(Stored items)
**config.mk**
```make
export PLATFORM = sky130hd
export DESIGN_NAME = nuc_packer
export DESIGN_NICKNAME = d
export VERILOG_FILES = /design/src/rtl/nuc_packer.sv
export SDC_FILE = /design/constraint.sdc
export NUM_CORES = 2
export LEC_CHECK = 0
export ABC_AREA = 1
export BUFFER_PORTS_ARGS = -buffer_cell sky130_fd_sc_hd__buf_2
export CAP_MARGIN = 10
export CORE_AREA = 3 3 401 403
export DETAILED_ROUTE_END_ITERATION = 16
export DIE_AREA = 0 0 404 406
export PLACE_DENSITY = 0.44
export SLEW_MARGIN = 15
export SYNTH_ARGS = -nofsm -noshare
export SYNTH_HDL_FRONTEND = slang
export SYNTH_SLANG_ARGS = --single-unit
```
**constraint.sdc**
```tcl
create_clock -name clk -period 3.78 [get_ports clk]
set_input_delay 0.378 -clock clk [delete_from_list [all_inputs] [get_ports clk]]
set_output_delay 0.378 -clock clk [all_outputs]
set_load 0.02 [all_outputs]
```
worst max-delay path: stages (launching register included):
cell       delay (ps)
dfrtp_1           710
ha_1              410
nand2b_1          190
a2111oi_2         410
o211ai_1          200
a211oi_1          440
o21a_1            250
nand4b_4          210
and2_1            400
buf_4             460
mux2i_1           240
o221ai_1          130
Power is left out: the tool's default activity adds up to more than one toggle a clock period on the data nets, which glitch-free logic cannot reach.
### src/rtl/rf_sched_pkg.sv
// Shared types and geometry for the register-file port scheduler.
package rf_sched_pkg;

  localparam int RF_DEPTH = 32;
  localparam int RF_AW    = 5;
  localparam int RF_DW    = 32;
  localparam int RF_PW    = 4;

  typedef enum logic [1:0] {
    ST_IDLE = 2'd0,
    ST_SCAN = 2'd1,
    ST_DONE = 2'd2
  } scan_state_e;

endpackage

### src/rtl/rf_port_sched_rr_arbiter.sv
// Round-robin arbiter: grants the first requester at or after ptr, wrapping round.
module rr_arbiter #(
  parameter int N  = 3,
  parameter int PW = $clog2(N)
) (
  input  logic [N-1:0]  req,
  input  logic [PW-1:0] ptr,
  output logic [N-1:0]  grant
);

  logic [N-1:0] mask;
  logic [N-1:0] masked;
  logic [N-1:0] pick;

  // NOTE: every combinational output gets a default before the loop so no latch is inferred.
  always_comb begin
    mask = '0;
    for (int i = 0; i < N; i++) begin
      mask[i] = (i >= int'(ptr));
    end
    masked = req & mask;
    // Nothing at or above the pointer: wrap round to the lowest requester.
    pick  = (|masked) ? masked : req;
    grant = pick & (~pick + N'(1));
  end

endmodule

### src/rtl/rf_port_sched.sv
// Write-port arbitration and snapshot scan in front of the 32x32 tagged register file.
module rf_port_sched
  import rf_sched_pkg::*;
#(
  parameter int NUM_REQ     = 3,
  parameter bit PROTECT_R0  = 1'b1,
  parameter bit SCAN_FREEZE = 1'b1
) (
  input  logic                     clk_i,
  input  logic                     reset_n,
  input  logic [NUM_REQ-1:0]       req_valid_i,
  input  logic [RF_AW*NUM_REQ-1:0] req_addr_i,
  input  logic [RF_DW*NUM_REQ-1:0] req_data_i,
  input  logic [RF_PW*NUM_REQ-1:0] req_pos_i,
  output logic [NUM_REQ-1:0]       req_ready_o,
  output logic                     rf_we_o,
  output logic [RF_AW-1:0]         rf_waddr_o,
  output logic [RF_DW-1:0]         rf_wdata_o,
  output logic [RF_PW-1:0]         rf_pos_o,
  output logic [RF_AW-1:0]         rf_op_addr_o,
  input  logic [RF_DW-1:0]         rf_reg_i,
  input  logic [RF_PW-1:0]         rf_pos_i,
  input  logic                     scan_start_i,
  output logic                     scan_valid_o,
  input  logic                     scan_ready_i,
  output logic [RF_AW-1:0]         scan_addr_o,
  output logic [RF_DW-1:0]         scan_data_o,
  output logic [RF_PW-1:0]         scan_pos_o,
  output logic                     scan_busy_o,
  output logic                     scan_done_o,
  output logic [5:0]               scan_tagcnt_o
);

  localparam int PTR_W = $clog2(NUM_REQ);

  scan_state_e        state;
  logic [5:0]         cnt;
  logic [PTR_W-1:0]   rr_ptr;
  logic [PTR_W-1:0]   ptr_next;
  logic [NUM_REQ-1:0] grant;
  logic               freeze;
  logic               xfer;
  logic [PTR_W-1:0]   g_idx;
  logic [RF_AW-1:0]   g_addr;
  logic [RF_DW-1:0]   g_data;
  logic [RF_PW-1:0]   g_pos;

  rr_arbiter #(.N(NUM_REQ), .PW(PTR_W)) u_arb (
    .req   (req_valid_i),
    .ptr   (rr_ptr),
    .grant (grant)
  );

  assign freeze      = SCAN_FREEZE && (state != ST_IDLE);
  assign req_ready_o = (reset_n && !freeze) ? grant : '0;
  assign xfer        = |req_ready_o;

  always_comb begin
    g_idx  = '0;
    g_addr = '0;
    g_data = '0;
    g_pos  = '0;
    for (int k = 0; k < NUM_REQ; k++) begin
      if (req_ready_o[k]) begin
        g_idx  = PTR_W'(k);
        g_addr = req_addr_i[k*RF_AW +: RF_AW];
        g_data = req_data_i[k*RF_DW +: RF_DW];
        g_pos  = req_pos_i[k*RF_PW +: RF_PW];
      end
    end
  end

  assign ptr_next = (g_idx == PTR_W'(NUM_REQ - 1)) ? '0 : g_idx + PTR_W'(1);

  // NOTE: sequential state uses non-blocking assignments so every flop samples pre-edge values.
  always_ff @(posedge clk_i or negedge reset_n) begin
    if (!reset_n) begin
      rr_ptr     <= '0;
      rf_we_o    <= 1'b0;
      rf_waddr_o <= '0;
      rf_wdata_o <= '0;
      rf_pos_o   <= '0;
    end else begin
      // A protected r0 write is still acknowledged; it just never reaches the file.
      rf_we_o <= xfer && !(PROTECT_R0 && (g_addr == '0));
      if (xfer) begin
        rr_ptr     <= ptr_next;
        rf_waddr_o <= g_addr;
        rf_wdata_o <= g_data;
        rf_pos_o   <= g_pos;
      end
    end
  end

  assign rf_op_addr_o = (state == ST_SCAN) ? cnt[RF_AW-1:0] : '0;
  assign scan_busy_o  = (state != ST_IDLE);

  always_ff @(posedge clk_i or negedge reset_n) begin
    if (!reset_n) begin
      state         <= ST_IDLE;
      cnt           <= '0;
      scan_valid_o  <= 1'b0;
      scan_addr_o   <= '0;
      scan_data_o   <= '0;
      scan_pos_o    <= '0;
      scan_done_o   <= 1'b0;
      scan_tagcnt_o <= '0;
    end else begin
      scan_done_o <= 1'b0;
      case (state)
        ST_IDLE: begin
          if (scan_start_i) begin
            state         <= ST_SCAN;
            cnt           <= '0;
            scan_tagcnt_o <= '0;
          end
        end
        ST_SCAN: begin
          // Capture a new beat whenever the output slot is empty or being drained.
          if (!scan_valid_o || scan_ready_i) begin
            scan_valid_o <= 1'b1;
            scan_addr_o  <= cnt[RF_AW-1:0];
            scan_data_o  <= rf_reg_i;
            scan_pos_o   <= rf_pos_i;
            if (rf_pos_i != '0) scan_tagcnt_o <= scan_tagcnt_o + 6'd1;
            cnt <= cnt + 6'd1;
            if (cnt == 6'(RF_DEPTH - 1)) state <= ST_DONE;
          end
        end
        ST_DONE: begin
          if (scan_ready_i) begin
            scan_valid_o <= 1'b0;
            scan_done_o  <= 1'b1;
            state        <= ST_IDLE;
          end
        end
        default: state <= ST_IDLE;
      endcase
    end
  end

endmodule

## YOUR TASK
Search the entries for the word "round" and show every line that has it.

## TASK RESPONSE
// Round-robin arbiter: grants the first requester at or after ptr, wrapping round.
    // Nothing at or above the pointer: wrap round to the lowest requester.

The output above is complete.